Patient Journey
Mapping the patient journey using real-world data allows life sciences and payer organizations to understand how patients actually move through the healthcare system, as opposed to how clinical guidelines say they should. This includes time to diagnosis, lines of therapy, treatment switches and discontinuations, specialist referrals, hospitalizations and gaps in care.

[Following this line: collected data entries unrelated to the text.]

$ cat src/verilog/lift_service_pkg.sv
package lift_service_pkg;
  localparam int unsigned CLK_HZ = 200_000_000;
  localparam int unsigned TICK_MS = 1;
  localparam int unsigned TICK_CYC = CLK_HZ / 1000 * TICK_MS;
  localparam int unsigned FLASH_MAX_S = 30;
  localparam int unsigned PRESS_MIN_S = 3;
  localparam int unsigned PRESS_MAX_S = 6;
  localparam int unsigned BLINK_HALF_MS = 500;
  localparam int unsigned RELEASE_DELAY_MS = 500;
  localparam int unsigned FLASH_MAX_TK = FLASH_MAX_S * 1000 / TICK_MS;
  localparam int unsigned PRESS_MIN_TK = PRESS_MIN_S * 1000 / TICK_MS;
  localparam int unsigned PRESS_MAX_TK = PRESS_MAX_S * 1000 / TICK_MS;
  localparam int unsigned BLINK_HALF_TK = BLINK_HALF_MS / TICK_MS;
  localparam int unsigned RELEASE_DELAY_TK = RELEASE_DELAY_MS / TICK_MS;
  localparam int unsigned N_ACCESS = 2;
  localparam int unsigned N_CALLS = 16;
  typedef enum logic [2:0] {PIT_IDLE, PIT_INSIDE, PIT_EXITING, PIT_OUT, PIT_FLASH, PIT_PRESS} pit_state_t;
  typedef enum logic [2:0] {DRV_IDLE, DRV_START, DRV_RUN, DRV_STOPPING, DRV_HOLD} drv_state_t;
endpackage
File: src/rtl/mos_pkg.sv
package mos_pkg;
   localparam int WORD_W          = 12;
   localparam int MAX_CH          = 4;
   localparam int LATENCY_CYC     = 5;
   localparam int MARKER_BASE_CYC = 7;
   localparam logic [11:0] CODE_BIN_FULL = 12'hFFF;
   localparam logic [11:0] CODE_BIN_MID  = 12'h800;
   localparam logic [11:0] CODE_BIN_ZERO = 12'h000;
   localparam logic [11:0] CODE_TC_FLIP  = 12'h800;
   localparam logic [11:0] DATA_RESET    = 12'h000;
   localparam int RATE_MAX_KSPS   = 6000;
   localparam int CLK_HZ          = 25000000;
   localparam int MIN_CONV_PERIOD_CYC = (CLK_HZ + RATE_MAX_KSPS * 1000 - 1) / (RATE_MAX_KSPS * 1000);
endpackage
<file path="config.mk">
export PLATFORM = sky130hd
export DESIGN_NAME = dsc_device_state_control
export DESIGN_NICKNAME = d
export VERILOG_FILES = /design/src/dsc_pkg.sv /design/src/dsc_device_state_control.sv /design/src/dsc_serial.sv /design/src/dsc_timer.sv
export SDC_FILE = /design/constraint.sdc
export NUM_CORES = 1
export LEC_CHECK = 0
export ABC_CLOCK_PERIOD_IN_PS = 1700
export BUFFER_PORTS_ARGS = -buffer_cell sky130_fd_sc_hd__buf_2
export CAP_MARGIN = 25
export CORE_MARGIN = 1
export CORE_UTILIZATION = 54
export DETAILED_ROUTE_END_ITERATION = 8
export PLACE_DENSITY = 0.74
export SLEW_MARGIN = 10
export SYNTH_ARGS = -nofsm -noshare
export SYNTH_HDL_FRONTEND = slang
export SYNTH_SLANG_ARGS = --single-unit
</file>
<file path="constraint.sdc">
create_clock -name i_ref_clk -period 1.7 [get_ports i_ref_clk]
set_input_delay 0.34 -clock i_ref_clk [delete_from_list [all_inputs] [get_ports i_ref_clk]]
set_output_delay 0.34 -clock i_ref_clk [all_outputs]
set_load 0.005 [all_outputs]
</file>
<file path="src/dsc_pkg.sv">
// constants, register map and state type of the device state control block
package dsc_pkg;

  // ------------------------------------------------------------
  // clock and timing
  // ------------------------------------------------------------
  localparam int CLK_PERIOD_NS = 10;
  localparam int NV_LOAD_TIME_NS = 100;
  localparam int NV_LOAD_CYCLES = NV_LOAD_TIME_NS / CLK_PERIOD_NS;
  localparam int POR_DELAY_CYCLES = 16;
  localparam int TIMER_WIDTH = 8;

  // ------------------------------------------------------------
  // serial frame
  // ------------------------------------------------------------
  localparam int FRAME_BITS = 32;
  localparam int ADDR_BITS = 4;
  localparam int DATA_BITS = 28;
  localparam logic [3:0] READ_CMD_ADDR = 4'hE;
  localparam logic [3:0] LAST_DIVIDER_ADDR = 4'h4;

  // ------------------------------------------------------------
  // register offsets
  // ------------------------------------------------------------
  localparam logic [3:0] CAL_CONFIG_ADDR = 4'h6;
  localparam logic [3:0] STATUS_CONTROL_ADDR = 4'h8;

  // ------------------------------------------------------------
  // calibration configuration fields
  // ------------------------------------------------------------
  localparam int MANUAL_TUNE_SELECT_BIT = 27;
  localparam int TUNE_TRIGGER_BIT = 22;

  // ------------------------------------------------------------
  // status/control fields
  // ------------------------------------------------------------
  localparam int TUNE_RESULT_LSB = 0;
  localparam int TUNE_RESULT_MSB = 5;
  localparam int LOCK_LEVEL_BIT = 6;
  localparam int SLEEP_BIT = 7;
  localparam int SYNC_BIT = 8;
  localparam int VERSION_LSB = 10;
  localparam int VERSION_MSB = 12;
  localparam int TUNE_OVERRIDE_LSB = 14;
  localparam int TUNE_OVERRIDE_MSB = 19;
  localparam int TEST_CONFIG_LSB = 21;
  localparam int TEST_CONFIG_MSB = 24;
  localparam int SOURCE_LSB = 25;
  localparam int SOURCE_MSB = 27;

  // ------------------------------------------------------------
  // non-volatile defaults
  // ------------------------------------------------------------
  localparam logic NV_SLEEP_RESET = 1'b1;
  localparam logic NV_SYNC_RESET = 1'b1;
  localparam logic NV_MANUAL_TUNE_RESET = 1'b0;
  localparam logic NV_TUNE_TRIGGER_RESET = 1'b0;
  localparam logic [2:0] VERSION_VALUE = 3'h1;

  // ------------------------------------------------------------
  // operating states
  // ------------------------------------------------------------
  typedef enum logic [2:0] {
    ST_POWER_DOWN,
    ST_POR,
    ST_CAL_HOLD,
    ST_VCO_CAL,
    ST_ACTIVE,
    ST_SLEEP,
    ST_SYNC
  } dsc_state_type;

endpackage

</file>
<file path="src/dsc_device_state_control.sv">
// operating-state sequencer and status/control word of the synthesizer
`timescale 1ns/1ps
module dsc_device_state_control
  import dsc_pkg::*;
#(
  parameter int POR_CYCLES = POR_DELAY_CYCLES,
  parameter int LOAD_CYCLES = NV_LOAD_CYCLES,
  parameter logic [2:0] VERSION = VERSION_VALUE // arbitrary value
)
(
  input wire logic i_ref_clk, // system clock
  input wire logic i_reset_n, // power applied, active low
  input wire logic i_power_down_n, // power-down pin, low shuts down
  input wire logic i_sync_n, // sync pin, active low
  input wire logic i_serial_clk, // serial clock
  input wire logic i_serial_data, // serial data in
  input wire logic i_serial_latch_enable, // serial latch enable
  input wire logic i_cal_done, // oscillator calibration finished
  input wire logic [5:0] i_osc_tune_result, // calibration word from core
  input wire logic i_pll_locked, // lock detector
  input wire logic i_primary_source_active, // primary reference feeds pll
  input wire logic i_secondary_source_active, // secondary reference feeds pll
  input wire logic i_auxiliary_source_active, // auxiliary input feeds pll
  output logic o_serial_out, // serial data out
  output logic o_serial_port_on, // serial port enabled
  output logic o_pll_enable, // pll enabled
  output logic o_divider_enable, // output dividers running
  output logic o_divider_hold, // dividers held for alignment
  output logic o_output_enable, // output buffers driving
  output logic o_output_hiz, // output buffers high-impedance
  output logic o_cal_run, // oscillator calibration in progress
  output logic o_lock_output_level, // lock pin level
  output logic [2:0] o_state // current state code
);

  // ------------------------------------------------------------
  // declarations
  // ------------------------------------------------------------
  dsc_state_type state_q;
  dsc_state_type state_d;
  logic pd_prev_q;
  logic timers_start;
  logic por_done;
  logic load_done;
  logic load_req_q;
  logic sleep_q;
  logic sync_q;
  logic [5:0] tune_override_q;
  logic [3:0] test_config_q;
  logic manual_tune_select_q;
  logic tune_trigger_q;
  logic trigger_prev_q;
  logic trigger_rise;
  logic [5:0] tune_result_q;
  logic [2:0] source_q;
  logic div_access_q;
  logic wr;
  logic [ADDR_BITS-1:0] addr;
  logic [DATA_BITS-1:0] wdata;
  logic [DATA_BITS-1:0] status_word;
  logic [DATA_BITS-1:0] cal_config_word;
  logic [DATA_BITS-1:0] read_data;
  logic sync_req;
  logic port_on;
  logic recal_req;

  // ------------------------------------------------------------
  // serial port and delay timers
  // ------------------------------------------------------------
  dsc_serial u_serial (
    .i_ref_clk(i_ref_clk),
    .i_reset_n(i_reset_n),
    .i_port_on(port_on),
    .i_serial_clk(i_serial_clk),
    .i_serial_data(i_serial_data),
    .i_serial_latch_enable(i_serial_latch_enable),
    .i_read_data(read_data),
    .o_write(wr),
    .o_addr(addr),
    .o_wdata(wdata),
    .o_serial_out(o_serial_out)
  );

  // timers restart on power-up and on power-down pin release
  assign timers_start = (state_q == ST_POR) && load_req_q;

  dsc_timer u_por_timer (
    .i_ref_clk(i_ref_clk),
    .i_reset_n(i_reset_n),
    .i_start(timers_start),
    .i_cycles(TIMER_WIDTH'(POR_CYCLES)),
    .o_done(por_done)
  );

  dsc_timer u_load_timer (
    .i_ref_clk(i_ref_clk),
    .i_reset_n(i_reset_n),
    .i_start(timers_start),
    .i_cycles(TIMER_WIDTH'(LOAD_CYCLES)),
    .o_done(load_done)
  );

  // ------------------------------------------------------------
  // control decode
  // ------------------------------------------------------------
  // serial port is live outside power-on reset and power-down
  assign port_on = (state_q != ST_POR) && (state_q != ST_POWER_DOWN);

  // sync pin and sync bit both force the sync state
  assign sync_req = !sync_q || !i_sync_n || div_access_q;

  // trigger rise detected on the stored trigger bit
  assign trigger_rise = tune_trigger_q && !trigger_prev_q;
  assign recal_req = manual_tune_select_q && trigger_rise;

  // ------------------------------------------------------------
  // load request from power-up or power-down pin rise
  // ------------------------------------------------------------
  // a pending request starts both timers and the settings copy
  always_ff @(posedge i_ref_clk)
  begin
    if (!i_reset_n)
    begin
      load_req_q <= 1'b1;
      pd_prev_q <= 1'b1; // idle level, no false rise after reset
    end
    else
    begin
      pd_prev_q <= i_power_down_n;
      if (i_power_down_n && !pd_prev_q)
        load_req_q <= 1'b1;
      else if (state_q == ST_POR)
        load_req_q <= 1'b0;
    end
  end

  // ------------------------------------------------------------
  // state machine
  // ------------------------------------------------------------
  // next state, power-down first, then sleep, sync, recalibration
  always_comb
  begin
    state_d = state_q;
    if (!i_power_down_n)
    begin
      state_d = ST_POWER_DOWN;
    end
    else
    begin
      unique case (state_q)
        ST_POWER_DOWN:
          if (load_req_q || pd_prev_q == 1'b0)
            state_d = ST_POR;
        ST_POR:
          if (!load_req_q && por_done && load_done)
            state_d = ST_CAL_HOLD;
        ST_CAL_HOLD:
          if (!sleep_q)
            state_d = ST_SLEEP;
          else if (!manual_tune_select_q || trigger_rise)
            state_d = ST_VCO_CAL;
        ST_VCO_CAL:
          if (!sleep_q)
            state_d = ST_SLEEP;
          else if (i_cal_done)
            state_d = ST_ACTIVE;
        ST_ACTIVE:
          if (!sleep_q)
            state_d = ST_SLEEP;
          else if (sync_req)
            state_d = ST_SYNC;
          else if (recal_req)
            state_d = ST_VCO_CAL;
        ST_SLEEP:
          if (sleep_q)
            state_d = ST_CAL_HOLD;
        ST_SYNC:
          if (!sleep_q)
            state_d = ST_SLEEP;
          else if (!sync_req)
            state_d = ST_ACTIVE;
      endcase
    end
  end

  // state register
  always_ff @(posedge i_ref_clk)
  begin
    if (!i_reset_n)
      state_q <= ST_POR;
    else
      state_q <= state_d;
  end

  // ------------------------------------------------------------
  // working registers
  // ------------------------------------------------------------
  // sleep and sync bits, reloaded from non-volatile defaults
  always_ff @(posedge i_ref_clk)
  begin
    if (!i_reset_n)
    begin
      sleep_q <= NV_SLEEP_RESET;
      sync_q <= NV_SYNC_RESET;
      tune_override_q <= '0;
      test_config_q <= '0;
    end
    else if (timers_start)
    begin
      sleep_q <= NV_SLEEP_RESET;
      sync_q <= NV_SYNC_RESET;
      tune_override_q <= '0;
      test_config_q <= '0;
    end
    else if (wr && addr == STATUS_CONTROL_ADDR)
    begin
      sleep_q <= wdata[SLEEP_BIT];
      sync_q <= wdata[SYNC_BIT];
      tune_override_q <= wdata[TUNE_OVERRIDE_MSB:TUNE_OVERRIDE_LSB];
      test_config_q <= wdata[TEST_CONFIG_MSB:TEST_CONFIG_LSB];
    end
  end

  // calibration mode and trigger bits with edge history
  always_ff @(posedge i_ref_clk)
  begin
    if (!i_reset_n)
    begin
      manual_tune_select_q <= NV_MANUAL_TUNE_RESET;
      tune_trigger_q <= NV_TUNE_TRIGGER_RESET;
      trigger_prev_q <= NV_TUNE_TRIGGER_RESET;
    end
    else
    begin
      trigger_prev_q <= tune_trigger_q;
      if (timers_start)
      begin
        manual_tune_select_q <= NV_MANUAL_TUNE_RESET;
        tune_trigger_q <= NV_TUNE_TRIGGER_RESET;
        trigger_prev_q <= NV_TUNE_TRIGGER_RESET;
      end
      else if (wr && addr == CAL_CONFIG_ADDR)
      begin
        manual_tune_select_q <= wdata[MANUAL_TUNE_SELECT_BIT];
        tune_trigger_q <= wdata[TUNE_TRIGGER_BIT];
      end
    end
  end

  // divider register write forces one cycle of sync
  always_ff @(posedge i_ref_clk)
  begin
    if (!i_reset_n)
      div_access_q <= 1'b0;
    else
      div_access_q <= wr && (addr <= LAST_DIVIDER_ADDR);
  end

  // calibration word captured at the end of calibration
  always_ff @(posedge i_ref_clk)
  begin
    if (!i_reset_n)
      tune_result_q <= '0;
    else if (state_q == ST_VCO_CAL && i_cal_done)
      tune_result_q <= i_osc_tune_result;
  end

  // source indicator and lock level sampling
  always_ff @(posedge i_ref_clk)
  begin
    if (!i_reset_n)
    begin
      source_q <= '0;
      o_lock_output_level <= 1'b0;
    end
    else
    begin
      source_q <= {i_auxiliary_source_active, i_secondary_source_active,
                   i_primary_source_active};
      o_lock_output_level <= i_pll_locked && o_pll_enable;
    end
  end

  // ------------------------------------------------------------
  // read-back words
  // ------------------------------------------------------------
  // status/control word, reserved bits read zero
  always_comb
  begin
    status_word = '0;
    status_word[TUNE_RESULT_MSB:TUNE_RESULT_LSB] = tune_result_q;
    status_word[LOCK_LEVEL_BIT] = o_lock_output_level;
    status_word[SLEEP_BIT] = sleep_q;
    status_word[SYNC_BIT] = sync_q;
    status_word[VERSION_MSB:VERSION_LSB] = VERSION;
    status_word[TUNE_OVERRIDE_MSB:TUNE_OVERRIDE_LSB] = tune_override_q;
    status_word[TEST_CONFIG_MSB:TEST_CONFIG_LSB] = test_config_q;
    status_word[SOURCE_MSB:SOURCE_LSB] = source_q;
  end

  // calibration configuration word holds only the two mode bits
  always_comb
  begin
    cal_config_word = '0;
    cal_config_word[MANUAL_TUNE_SELECT_BIT] = manual_tune_select_q;
    cal_config_word[TUNE_TRIGGER_BIT] = tune_trigger_q;
  end

  // read select, other registers read zero
  always_comb
  begin
    if (addr == STATUS_CONTROL_ADDR)
      read_data = status_word;
    else if (addr == CAL_CONFIG_ADDR)
      read_data = cal_config_word;
    else
      read_data = '0;
  end

  // ------------------------------------------------------------
  // per-state controls
  // ------------------------------------------------------------
  // registered block enables from the next state
  always_ff @(posedge i_ref_clk)
  begin
    if (!i_reset_n)
    begin
      o_serial_port_on <= 1'b0;
      o_pll_enable <= 1'b0;
      o_divider_enable <= 1'b0;
      o_divider_hold <= 1'b0;
      o_output_enable <= 1'b0;
      o_output_hiz <= 1'b0;
      o_cal_run <= 1'b0;
      o_state <= 3'(ST_POR);
    end
    else
    begin
      o_state <= 3'(state_d);
      o_serial_port_on <= (state_d != ST_POR) && (state_d != ST_POWER_DOWN);
      o_pll_enable <= (state_d == ST_CAL_HOLD) || (state_d == ST_VCO_CAL) ||
                      (state_d == ST_ACTIVE) || (state_d == ST_SYNC);
      o_divider_enable <= (state_d == ST_ACTIVE);
      o_divider_hold <= (state_d == ST_SYNC);
      o_output_enable <= (state_d == ST_ACTIVE);
      o_output_hiz <= (state_d == ST_POWER_DOWN) || (state_d == ST_SLEEP) ||
                      (state_d == ST_SYNC);
      o_cal_run <= (state_d == ST_VCO_CAL);
    end
  end

endmodule // dsc_device_state_control

</file>
<file path="src/dsc_serial.sv">
// serial port slave: shifts 32-bit frames, issues writes and read selects
`timescale 1ns/1ps
module dsc_serial
  import dsc_pkg::*;
(
  input wire logic i_ref_clk, // system clock
  input wire logic i_reset_n, // synchronous reset, active low
  input wire logic i_port_on, // serial port powered
  input wire logic i_serial_clk, // serial clock, sampled
  input wire logic i_serial_data, // serial data in
  input wire logic i_serial_latch_enable, // frame latch, low during frame
  input wire logic [DATA_BITS-1:0] i_read_data, // selected register contents
  output logic o_write, // write pulse
  output logic [ADDR_BITS-1:0] o_addr, // write or read address
  output logic [DATA_BITS-1:0] o_wdata, // write data
  output logic o_serial_out // serial data out
);

  logic [FRAME_BITS-1:0] shift_q;
  logic [FRAME_BITS-1:0] out_q;
  logic [5:0] bits_q;
  logic clk_prev_q;
  logic le_prev_q;
  logic [ADDR_BITS-1:0] rd_sel_q;
  logic clk_rise;
  logic le_rise;
  logic le_fall;

  assign clk_rise = i_serial_clk && !clk_prev_q;
  assign le_rise = i_serial_latch_enable && !le_prev_q;
  assign le_fall = !i_serial_latch_enable && le_prev_q;

  // edge history of the serial pins
  always_ff @(posedge i_ref_clk)
  begin
    if (!i_reset_n)
    begin
      clk_prev_q <= 1'b0;
      le_prev_q <= 1'b1;
    end
    else
    begin
      clk_prev_q <= i_serial_clk;
      le_prev_q <= i_serial_latch_enable;
    end
  end

  // frame shifter, lsb first, counts bits up to a full frame
  always_ff @(posedge i_ref_clk)
  begin
    if (!i_reset_n || !i_port_on)
    begin
      shift_q <= '0;
      bits_q <= '0;
    end
    else if (le_fall)
    begin
      bits_q <= '0;
    end
    else if (clk_rise && !i_serial_latch_enable)
    begin
      shift_q <= {i_serial_data, shift_q[FRAME_BITS-1:1]};
      if (bits_q != 6'(FRAME_BITS))
        bits_q <= bits_q + 6'h01;
    end
  end

  // latch enable rise completes a frame; read command only selects
  always_ff @(posedge i_ref_clk)
  begin
    if (!i_reset_n || !i_port_on)
    begin
      o_write <= 1'b0;
      o_addr <= '0;
      o_wdata <= '0;
      rd_sel_q <= STATUS_CONTROL_ADDR;
    end
    else
    begin
      o_write <= 1'b0;
      if (le_rise && bits_q == 6'(FRAME_BITS))
      begin
        if (shift_q[ADDR_BITS-1:0] == READ_CMD_ADDR)
        begin
          rd_sel_q <= shift_q[ADDR_BITS+3:ADDR_BITS];
          o_addr <= shift_q[ADDR_BITS+3:ADDR_BITS];
        end
        else
        begin
          o_write <= 1'b1;
          o_addr <= shift_q[ADDR_BITS-1:0];
          o_wdata <= shift_q[FRAME_BITS-1:ADDR_BITS];
        end
      end
      else
      begin
        o_addr <= rd_sel_q; // park on read select so frame start loads it
      end
    end
  end

  // read-back shifter, loaded at frame start, lsb first
  always_ff @(posedge i_ref_clk)
  begin
    if (!i_reset_n || !i_port_on)
    begin
      out_q <= '0;
      o_serial_out <= 1'b0;
    end
    else if (le_fall)
    begin
      out_q <= {i_read_data, rd_sel_q};
      o_serial_out <= rd_sel_q[0];
    end
    else if (clk_rise && !i_serial_latch_enable)
    begin
      out_q <= {1'b0, out_q[FRAME_BITS-1:1]};
      o_serial_out <= out_q[1];
    end
  end

endmodule // dsc_serial

</file>
<file path="src/dsc_timer.sv">
// one-shot delay counter, done level after a programmed number of cycles
`timescale 1ns/1ps
module dsc_timer
  import dsc_pkg::*;
#(
  parameter int WIDTH = TIMER_WIDTH
)
(
  input wire logic i_ref_clk, // system clock
  input wire logic i_reset_n, // synchronous reset, active low
  input wire logic i_start, // restart pulse
  input wire logic [WIDTH-1:0] i_cycles, // delay length
  output logic o_done // delay elapsed
);

  logic [WIDTH-1:0] count_q;

  // count down from start, hold done until next start
  always_ff @(posedge i_ref_clk)
  begin
    if (!i_reset_n)
    begin
      count_q <= '0;
      o_done <= 1'b0;
    end
    else if (i_start)
    begin
      count_q <= i_cycles;
      o_done <= 1'b0;
    end
    else if (count_q > WIDTH'(1))
    begin
      count_q <= count_q - WIDTH'(1);
    end
    else if (!o_done)
    begin
      count_q <= '0;
      o_done <= 1'b1;
    end
  end

endmodule // dsc_timer
</file>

Claims data, with its longitudinal breadth across payers and providers, is particularly well suited to patient journey analysis at scale.
TL;DR
The patient journey describes the sequence of healthcare interactions, diagnoses, treatments, and outcomes a patient experiences over time, from initial symptoms through ongoing management
CATEGORY
Life Sciences
WHO IT IMPACTS
Life sciences commercial and medical affairs teams, brand strategists, outcomes researchers, payers, and patient engagement teams
RELATED TERMS
DEFINITION
The patient journey (also called care pathway or treatment journey) describes the sequence of healthcare interactions, diagnoses, treatments and outcomes experienced by a patient over time – from initial symptoms to diagnosis through to ongoing management or resolution of a condition.
WHY IT MATTERS
- Shows how patients actually move through the healthcare system, which often differs from how clinical guidelines say they should
- Reveals time to diagnosis, treatment switches, discontinuations, and gaps in care that are otherwise easy to miss
- Claims data's longitudinal reach across payers and providers makes it especially well suited to this kind of analysis at scale
- Helps commercial and medical affairs teams identify where their product fits in the treatment sequence and who is driving therapy decisions
Example: A brand team preparing for a product launch in a new therapeutic area might map the patient journey for currently diagnosed patients – identifying where in the treatment sequence their drug is most likely to be used, which HCPs are initiating therapy, and how long patients typically remain on existing treatments before switching.